- **Data records**
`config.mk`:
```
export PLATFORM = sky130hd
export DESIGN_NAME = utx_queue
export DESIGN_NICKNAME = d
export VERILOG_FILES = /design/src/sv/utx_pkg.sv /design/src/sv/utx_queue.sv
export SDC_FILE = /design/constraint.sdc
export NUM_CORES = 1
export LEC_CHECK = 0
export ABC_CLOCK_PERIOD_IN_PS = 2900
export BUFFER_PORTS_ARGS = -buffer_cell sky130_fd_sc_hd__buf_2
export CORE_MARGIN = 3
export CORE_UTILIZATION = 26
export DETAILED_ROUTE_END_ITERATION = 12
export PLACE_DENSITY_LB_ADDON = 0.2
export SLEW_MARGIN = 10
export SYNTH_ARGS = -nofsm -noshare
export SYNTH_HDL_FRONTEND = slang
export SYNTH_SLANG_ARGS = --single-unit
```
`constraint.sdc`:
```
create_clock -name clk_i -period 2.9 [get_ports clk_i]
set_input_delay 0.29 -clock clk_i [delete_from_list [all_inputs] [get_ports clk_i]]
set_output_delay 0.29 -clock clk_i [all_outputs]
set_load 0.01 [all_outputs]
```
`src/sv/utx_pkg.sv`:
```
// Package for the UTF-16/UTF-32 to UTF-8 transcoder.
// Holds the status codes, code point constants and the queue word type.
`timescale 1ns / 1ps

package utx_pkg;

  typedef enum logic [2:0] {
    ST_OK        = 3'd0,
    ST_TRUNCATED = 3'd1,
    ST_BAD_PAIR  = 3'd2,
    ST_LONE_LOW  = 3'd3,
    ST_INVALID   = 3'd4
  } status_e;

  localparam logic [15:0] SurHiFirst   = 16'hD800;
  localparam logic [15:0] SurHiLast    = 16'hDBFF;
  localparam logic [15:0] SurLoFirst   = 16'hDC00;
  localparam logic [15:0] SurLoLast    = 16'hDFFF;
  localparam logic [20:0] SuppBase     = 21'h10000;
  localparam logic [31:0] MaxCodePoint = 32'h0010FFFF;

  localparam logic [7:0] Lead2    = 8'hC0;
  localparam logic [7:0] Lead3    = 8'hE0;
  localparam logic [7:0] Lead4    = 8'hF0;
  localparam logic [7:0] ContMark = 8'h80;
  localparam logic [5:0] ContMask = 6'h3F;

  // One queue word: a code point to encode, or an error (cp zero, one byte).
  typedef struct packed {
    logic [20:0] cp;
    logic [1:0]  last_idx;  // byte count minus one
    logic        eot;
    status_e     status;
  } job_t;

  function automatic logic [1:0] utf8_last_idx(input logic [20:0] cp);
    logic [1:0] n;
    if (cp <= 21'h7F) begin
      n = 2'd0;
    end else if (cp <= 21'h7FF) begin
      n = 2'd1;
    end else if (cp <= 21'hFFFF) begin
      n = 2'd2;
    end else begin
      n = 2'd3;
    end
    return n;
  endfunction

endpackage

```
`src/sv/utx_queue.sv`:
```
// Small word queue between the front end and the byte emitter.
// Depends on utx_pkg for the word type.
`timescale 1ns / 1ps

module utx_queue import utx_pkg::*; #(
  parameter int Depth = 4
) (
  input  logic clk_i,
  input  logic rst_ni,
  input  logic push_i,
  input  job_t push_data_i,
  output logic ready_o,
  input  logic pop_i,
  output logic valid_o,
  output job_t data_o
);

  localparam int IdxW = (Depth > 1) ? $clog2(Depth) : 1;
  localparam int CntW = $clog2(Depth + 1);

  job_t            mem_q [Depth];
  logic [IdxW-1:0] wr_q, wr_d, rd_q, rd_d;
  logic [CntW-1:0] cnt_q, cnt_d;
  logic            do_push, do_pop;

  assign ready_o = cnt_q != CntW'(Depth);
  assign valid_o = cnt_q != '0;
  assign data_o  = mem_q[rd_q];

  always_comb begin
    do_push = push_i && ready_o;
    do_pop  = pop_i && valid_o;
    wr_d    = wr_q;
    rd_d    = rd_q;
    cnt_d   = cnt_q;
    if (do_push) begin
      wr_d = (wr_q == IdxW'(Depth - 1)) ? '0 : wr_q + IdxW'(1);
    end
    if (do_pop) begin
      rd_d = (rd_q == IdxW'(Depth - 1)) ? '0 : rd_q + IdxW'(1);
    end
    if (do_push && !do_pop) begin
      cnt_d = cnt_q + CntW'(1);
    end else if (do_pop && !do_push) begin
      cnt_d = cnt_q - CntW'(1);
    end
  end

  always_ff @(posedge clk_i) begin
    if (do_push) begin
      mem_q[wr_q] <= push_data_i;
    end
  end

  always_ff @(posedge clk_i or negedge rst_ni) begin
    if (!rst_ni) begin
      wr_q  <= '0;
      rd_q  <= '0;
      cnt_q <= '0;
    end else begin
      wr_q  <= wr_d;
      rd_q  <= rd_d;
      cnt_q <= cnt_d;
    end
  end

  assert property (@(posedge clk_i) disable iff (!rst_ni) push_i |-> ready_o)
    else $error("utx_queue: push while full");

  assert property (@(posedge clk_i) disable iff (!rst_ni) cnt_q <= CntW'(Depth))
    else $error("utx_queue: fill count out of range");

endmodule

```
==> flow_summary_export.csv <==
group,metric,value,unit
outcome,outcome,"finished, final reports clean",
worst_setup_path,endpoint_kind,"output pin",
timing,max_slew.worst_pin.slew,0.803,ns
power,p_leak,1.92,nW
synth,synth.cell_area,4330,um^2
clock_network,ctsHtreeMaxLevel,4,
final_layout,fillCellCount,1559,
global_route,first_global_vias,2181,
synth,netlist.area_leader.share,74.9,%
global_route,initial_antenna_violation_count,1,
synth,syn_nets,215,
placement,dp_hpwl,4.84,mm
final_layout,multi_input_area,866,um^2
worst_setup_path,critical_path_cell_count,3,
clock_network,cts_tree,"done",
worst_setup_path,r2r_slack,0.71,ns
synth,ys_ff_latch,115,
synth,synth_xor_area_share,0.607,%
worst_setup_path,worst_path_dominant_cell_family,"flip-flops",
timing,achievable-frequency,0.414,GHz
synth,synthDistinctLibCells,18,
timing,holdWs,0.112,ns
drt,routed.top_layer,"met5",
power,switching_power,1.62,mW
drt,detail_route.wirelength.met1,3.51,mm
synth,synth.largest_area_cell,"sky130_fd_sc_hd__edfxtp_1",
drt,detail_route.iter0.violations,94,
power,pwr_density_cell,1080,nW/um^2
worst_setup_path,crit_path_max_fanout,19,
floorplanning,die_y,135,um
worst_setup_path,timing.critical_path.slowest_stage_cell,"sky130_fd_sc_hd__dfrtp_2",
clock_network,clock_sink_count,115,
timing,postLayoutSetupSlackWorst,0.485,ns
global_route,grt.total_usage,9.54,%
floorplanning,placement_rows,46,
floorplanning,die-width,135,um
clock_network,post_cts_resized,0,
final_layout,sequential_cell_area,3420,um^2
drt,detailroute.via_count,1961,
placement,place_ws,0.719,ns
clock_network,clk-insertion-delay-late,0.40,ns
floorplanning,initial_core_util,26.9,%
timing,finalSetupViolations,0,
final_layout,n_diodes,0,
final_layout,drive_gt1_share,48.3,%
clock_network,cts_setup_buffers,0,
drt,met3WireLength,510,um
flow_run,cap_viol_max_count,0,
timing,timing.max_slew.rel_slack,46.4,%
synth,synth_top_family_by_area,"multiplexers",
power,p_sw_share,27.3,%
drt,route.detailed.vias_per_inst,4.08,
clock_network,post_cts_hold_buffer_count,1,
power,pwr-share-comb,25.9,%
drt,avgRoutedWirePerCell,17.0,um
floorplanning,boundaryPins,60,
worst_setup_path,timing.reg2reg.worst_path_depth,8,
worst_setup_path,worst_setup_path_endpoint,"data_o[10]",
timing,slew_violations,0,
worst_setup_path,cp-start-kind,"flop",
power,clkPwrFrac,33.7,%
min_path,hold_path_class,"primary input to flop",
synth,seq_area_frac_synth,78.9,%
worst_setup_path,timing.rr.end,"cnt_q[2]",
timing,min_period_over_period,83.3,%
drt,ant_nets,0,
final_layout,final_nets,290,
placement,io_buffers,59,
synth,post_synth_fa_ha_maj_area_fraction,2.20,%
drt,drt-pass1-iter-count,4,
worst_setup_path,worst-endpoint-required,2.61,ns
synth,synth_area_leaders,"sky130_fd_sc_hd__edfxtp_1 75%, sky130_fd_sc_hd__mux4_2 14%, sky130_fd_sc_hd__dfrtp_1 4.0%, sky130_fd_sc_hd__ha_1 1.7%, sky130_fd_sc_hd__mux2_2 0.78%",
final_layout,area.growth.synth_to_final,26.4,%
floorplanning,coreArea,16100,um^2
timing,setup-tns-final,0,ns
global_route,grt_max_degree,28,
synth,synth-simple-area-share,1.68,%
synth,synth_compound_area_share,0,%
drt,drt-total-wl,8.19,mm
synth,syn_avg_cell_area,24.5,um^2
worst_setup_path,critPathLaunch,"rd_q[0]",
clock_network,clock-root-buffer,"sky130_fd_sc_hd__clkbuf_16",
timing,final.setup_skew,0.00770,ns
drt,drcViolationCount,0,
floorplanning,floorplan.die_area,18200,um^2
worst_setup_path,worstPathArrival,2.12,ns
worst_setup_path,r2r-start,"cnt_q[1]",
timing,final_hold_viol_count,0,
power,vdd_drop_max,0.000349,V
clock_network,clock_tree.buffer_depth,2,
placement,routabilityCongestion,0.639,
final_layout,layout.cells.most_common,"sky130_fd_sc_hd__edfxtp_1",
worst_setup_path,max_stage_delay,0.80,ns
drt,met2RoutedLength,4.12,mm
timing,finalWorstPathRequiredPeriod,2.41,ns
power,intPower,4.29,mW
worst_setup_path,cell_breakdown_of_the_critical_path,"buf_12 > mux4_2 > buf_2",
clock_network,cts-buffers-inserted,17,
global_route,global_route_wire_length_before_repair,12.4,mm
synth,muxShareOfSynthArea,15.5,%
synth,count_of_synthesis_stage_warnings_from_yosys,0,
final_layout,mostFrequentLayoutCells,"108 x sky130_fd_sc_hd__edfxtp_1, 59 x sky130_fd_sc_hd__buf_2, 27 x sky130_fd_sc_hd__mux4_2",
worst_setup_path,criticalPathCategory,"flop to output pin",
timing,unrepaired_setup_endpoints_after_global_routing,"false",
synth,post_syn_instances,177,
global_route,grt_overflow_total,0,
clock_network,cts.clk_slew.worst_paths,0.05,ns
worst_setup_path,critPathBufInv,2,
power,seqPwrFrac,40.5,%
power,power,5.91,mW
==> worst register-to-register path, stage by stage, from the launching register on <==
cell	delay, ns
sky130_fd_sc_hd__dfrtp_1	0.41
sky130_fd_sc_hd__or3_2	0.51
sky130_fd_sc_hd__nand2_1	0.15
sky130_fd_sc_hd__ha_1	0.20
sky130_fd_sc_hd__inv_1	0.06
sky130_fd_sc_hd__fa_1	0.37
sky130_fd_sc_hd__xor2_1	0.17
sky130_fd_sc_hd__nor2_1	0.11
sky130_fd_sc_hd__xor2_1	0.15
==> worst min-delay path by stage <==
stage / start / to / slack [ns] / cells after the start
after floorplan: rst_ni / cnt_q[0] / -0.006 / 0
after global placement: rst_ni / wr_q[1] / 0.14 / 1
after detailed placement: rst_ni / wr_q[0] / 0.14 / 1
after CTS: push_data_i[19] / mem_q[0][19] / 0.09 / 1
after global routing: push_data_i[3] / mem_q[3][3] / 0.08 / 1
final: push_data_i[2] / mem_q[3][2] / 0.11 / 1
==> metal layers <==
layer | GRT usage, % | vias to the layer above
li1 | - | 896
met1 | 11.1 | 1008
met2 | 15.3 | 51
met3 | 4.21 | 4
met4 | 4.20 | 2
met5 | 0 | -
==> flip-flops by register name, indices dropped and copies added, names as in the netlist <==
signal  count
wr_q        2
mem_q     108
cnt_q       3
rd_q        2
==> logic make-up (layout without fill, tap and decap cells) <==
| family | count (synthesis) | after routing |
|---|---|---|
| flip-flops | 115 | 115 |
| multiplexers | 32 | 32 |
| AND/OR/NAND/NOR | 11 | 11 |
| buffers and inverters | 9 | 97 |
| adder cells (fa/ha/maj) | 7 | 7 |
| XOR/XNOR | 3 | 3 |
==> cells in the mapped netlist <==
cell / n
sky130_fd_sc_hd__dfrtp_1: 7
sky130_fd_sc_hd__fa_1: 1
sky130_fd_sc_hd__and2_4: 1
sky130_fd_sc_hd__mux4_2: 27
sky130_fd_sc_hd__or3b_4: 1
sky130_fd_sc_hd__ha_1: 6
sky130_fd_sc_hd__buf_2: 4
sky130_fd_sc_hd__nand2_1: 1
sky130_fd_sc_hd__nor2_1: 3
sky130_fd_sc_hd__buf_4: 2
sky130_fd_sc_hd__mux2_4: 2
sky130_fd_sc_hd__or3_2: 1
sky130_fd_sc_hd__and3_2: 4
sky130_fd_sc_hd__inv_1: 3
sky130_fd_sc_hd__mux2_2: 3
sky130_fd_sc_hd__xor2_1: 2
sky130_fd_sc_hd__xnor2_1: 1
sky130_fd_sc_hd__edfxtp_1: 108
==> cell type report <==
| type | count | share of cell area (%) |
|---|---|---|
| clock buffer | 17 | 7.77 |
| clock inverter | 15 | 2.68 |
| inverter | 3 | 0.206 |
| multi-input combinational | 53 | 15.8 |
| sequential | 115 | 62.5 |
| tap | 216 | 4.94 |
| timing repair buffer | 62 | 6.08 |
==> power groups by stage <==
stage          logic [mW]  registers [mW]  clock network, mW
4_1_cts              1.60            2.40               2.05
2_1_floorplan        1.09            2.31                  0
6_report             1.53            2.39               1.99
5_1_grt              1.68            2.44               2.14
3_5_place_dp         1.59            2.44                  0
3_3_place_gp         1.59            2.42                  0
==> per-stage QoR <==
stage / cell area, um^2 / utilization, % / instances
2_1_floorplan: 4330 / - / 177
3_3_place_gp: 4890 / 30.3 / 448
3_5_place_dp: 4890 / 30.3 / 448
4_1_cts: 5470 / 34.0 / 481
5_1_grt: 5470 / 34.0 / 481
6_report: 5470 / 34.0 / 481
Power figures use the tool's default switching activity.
--
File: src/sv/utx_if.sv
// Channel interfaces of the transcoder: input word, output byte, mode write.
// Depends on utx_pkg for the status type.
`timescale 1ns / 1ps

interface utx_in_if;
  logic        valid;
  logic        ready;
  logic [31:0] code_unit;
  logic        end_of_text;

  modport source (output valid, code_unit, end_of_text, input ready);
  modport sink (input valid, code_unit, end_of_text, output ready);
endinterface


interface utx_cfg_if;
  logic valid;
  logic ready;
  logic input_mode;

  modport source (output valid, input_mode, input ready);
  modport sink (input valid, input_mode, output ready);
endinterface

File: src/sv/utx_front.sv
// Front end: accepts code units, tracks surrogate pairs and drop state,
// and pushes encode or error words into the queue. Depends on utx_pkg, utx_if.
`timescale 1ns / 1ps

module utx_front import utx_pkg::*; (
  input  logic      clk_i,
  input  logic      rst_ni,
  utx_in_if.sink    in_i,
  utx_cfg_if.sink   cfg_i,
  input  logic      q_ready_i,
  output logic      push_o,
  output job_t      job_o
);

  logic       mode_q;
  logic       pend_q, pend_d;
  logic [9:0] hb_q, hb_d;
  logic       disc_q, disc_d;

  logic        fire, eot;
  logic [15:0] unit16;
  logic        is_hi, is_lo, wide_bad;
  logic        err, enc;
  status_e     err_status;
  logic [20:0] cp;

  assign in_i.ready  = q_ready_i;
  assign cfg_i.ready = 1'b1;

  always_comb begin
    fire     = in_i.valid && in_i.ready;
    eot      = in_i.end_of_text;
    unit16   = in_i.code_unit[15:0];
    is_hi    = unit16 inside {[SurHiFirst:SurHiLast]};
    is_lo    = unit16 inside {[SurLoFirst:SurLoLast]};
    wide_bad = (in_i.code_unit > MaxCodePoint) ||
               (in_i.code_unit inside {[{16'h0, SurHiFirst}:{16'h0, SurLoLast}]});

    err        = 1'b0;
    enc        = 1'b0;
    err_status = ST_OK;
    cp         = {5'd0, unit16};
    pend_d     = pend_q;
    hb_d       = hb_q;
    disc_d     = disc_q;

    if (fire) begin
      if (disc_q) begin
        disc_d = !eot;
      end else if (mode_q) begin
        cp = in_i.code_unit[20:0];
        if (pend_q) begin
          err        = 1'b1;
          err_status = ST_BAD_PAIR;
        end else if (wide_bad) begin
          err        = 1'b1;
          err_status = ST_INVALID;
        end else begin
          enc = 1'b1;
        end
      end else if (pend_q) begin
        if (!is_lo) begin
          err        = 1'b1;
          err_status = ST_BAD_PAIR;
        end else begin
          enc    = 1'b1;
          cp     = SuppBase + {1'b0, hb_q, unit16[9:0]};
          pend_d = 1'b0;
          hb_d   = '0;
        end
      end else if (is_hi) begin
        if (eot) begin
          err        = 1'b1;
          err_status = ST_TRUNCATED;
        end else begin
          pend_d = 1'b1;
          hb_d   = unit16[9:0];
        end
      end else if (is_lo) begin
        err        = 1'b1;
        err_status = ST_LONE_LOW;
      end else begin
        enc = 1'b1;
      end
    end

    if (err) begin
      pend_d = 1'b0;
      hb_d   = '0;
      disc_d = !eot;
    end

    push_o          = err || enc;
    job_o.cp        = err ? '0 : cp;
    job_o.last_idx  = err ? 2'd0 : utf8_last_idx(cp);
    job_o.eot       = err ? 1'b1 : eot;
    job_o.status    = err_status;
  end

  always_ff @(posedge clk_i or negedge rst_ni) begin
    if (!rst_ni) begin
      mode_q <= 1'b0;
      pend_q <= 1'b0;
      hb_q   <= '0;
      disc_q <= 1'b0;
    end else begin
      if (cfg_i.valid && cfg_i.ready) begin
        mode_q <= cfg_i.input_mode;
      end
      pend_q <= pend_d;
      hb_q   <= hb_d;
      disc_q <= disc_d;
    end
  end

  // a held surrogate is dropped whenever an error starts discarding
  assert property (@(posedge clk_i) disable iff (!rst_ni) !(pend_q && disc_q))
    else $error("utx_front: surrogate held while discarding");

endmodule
...
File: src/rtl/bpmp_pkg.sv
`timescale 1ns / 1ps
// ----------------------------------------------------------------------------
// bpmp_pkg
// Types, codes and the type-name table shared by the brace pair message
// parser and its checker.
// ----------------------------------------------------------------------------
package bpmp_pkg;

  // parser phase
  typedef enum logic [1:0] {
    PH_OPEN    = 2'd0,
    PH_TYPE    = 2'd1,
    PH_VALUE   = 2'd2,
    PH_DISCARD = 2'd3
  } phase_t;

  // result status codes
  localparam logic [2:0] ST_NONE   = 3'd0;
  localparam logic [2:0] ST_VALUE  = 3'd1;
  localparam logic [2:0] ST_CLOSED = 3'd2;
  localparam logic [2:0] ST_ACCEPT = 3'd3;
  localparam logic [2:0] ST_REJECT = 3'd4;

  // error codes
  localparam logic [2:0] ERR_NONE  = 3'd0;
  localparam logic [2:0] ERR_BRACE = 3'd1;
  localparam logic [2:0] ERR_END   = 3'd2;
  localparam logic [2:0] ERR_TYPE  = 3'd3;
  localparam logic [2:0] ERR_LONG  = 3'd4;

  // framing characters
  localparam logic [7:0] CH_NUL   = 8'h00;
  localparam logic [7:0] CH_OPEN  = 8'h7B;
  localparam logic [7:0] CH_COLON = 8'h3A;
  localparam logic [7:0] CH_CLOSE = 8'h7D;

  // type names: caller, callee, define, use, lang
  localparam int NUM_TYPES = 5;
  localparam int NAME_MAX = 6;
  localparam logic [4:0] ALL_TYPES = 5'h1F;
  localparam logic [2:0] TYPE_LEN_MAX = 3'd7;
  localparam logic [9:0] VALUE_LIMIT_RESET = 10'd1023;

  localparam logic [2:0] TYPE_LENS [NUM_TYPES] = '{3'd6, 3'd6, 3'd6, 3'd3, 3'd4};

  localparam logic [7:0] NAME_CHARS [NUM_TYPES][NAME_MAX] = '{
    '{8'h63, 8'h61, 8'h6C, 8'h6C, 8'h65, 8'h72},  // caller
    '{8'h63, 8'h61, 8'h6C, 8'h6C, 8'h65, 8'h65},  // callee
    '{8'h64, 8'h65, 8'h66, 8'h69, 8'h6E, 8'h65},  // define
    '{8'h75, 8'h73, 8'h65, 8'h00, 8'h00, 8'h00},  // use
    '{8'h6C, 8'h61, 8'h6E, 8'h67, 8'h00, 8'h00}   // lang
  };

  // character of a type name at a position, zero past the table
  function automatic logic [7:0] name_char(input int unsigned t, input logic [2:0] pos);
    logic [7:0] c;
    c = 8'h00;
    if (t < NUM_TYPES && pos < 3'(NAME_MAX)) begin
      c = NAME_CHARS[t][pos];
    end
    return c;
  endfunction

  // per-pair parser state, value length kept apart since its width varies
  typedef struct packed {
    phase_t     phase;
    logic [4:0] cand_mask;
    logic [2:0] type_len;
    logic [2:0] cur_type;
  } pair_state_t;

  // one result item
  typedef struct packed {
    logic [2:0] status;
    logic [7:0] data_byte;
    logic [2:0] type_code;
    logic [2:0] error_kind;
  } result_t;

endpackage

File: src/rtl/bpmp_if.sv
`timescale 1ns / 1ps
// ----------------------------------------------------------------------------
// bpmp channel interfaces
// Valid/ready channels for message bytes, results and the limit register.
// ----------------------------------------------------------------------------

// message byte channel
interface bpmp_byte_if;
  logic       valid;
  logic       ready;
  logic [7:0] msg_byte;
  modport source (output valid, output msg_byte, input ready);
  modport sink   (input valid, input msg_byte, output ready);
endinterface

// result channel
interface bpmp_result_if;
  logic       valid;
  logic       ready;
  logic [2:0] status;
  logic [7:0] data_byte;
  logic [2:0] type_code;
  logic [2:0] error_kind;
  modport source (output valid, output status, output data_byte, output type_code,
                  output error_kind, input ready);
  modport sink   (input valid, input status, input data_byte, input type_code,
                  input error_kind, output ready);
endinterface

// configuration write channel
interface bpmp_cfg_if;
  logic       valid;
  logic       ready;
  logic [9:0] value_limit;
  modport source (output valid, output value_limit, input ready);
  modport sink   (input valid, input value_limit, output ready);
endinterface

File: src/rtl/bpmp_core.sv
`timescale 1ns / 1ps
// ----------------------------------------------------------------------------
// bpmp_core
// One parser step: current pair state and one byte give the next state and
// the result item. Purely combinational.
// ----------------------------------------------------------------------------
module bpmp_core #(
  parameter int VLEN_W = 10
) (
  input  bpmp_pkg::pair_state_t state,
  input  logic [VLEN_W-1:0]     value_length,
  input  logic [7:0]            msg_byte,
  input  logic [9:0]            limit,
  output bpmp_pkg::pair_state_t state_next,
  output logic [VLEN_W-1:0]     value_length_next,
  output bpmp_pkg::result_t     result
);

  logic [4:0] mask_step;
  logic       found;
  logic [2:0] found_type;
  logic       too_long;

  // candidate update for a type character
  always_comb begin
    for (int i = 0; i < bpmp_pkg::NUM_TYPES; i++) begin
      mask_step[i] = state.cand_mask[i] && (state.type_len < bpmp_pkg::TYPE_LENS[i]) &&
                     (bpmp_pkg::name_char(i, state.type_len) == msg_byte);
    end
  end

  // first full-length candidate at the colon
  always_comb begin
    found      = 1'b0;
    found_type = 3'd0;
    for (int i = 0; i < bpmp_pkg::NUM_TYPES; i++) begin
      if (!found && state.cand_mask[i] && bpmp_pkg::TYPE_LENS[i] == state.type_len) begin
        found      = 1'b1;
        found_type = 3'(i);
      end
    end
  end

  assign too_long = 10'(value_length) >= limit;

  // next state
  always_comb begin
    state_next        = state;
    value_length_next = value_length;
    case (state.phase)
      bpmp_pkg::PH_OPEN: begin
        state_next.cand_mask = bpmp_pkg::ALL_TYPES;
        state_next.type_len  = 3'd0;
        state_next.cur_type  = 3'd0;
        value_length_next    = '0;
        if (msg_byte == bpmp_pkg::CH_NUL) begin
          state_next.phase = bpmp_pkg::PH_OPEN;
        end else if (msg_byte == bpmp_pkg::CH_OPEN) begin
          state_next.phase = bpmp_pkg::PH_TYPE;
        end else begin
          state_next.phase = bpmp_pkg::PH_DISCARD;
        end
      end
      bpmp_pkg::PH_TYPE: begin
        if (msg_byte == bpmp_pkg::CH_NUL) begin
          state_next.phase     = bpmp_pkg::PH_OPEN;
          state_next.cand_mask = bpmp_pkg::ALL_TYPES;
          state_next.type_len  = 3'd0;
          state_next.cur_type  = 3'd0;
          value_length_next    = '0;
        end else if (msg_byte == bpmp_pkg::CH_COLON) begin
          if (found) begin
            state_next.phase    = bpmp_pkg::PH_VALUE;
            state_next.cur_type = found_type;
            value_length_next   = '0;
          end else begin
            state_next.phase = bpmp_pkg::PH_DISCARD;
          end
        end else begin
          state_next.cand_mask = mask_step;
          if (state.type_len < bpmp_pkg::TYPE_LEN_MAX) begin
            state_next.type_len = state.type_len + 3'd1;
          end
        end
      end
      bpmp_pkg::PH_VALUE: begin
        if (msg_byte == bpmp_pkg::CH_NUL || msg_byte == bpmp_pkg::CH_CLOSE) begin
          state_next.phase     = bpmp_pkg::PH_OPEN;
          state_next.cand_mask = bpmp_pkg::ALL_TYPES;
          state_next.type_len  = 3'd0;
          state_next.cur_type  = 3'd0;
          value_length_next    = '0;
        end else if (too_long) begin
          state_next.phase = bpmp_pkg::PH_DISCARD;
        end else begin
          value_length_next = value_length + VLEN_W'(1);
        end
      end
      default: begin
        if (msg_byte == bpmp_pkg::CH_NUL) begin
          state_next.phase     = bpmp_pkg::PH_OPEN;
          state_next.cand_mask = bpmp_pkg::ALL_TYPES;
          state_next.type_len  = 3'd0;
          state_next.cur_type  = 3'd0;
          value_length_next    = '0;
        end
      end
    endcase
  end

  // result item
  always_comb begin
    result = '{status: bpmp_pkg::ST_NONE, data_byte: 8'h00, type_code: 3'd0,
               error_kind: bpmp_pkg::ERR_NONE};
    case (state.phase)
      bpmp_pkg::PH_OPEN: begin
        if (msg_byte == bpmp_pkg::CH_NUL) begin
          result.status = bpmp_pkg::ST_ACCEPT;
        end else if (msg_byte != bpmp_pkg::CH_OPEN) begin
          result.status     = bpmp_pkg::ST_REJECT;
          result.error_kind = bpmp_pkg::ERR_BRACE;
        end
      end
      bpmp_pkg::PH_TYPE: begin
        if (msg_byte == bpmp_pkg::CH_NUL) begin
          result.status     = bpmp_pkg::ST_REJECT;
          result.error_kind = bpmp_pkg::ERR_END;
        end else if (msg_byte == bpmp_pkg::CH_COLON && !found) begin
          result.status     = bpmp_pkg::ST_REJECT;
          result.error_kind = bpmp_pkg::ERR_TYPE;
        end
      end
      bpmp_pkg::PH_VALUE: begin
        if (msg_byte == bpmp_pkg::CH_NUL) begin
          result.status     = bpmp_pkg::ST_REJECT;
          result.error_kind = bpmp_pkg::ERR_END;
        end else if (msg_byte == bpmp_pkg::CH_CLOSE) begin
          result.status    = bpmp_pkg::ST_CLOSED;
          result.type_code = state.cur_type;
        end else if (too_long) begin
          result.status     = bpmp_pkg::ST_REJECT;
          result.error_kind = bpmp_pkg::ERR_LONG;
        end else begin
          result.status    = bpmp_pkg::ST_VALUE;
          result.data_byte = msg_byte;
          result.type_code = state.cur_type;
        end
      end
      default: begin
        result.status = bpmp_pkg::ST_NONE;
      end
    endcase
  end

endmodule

- **To do**
The number of lines in the records that include "constraint" is what is needed, with no other words.

- **Task result**
2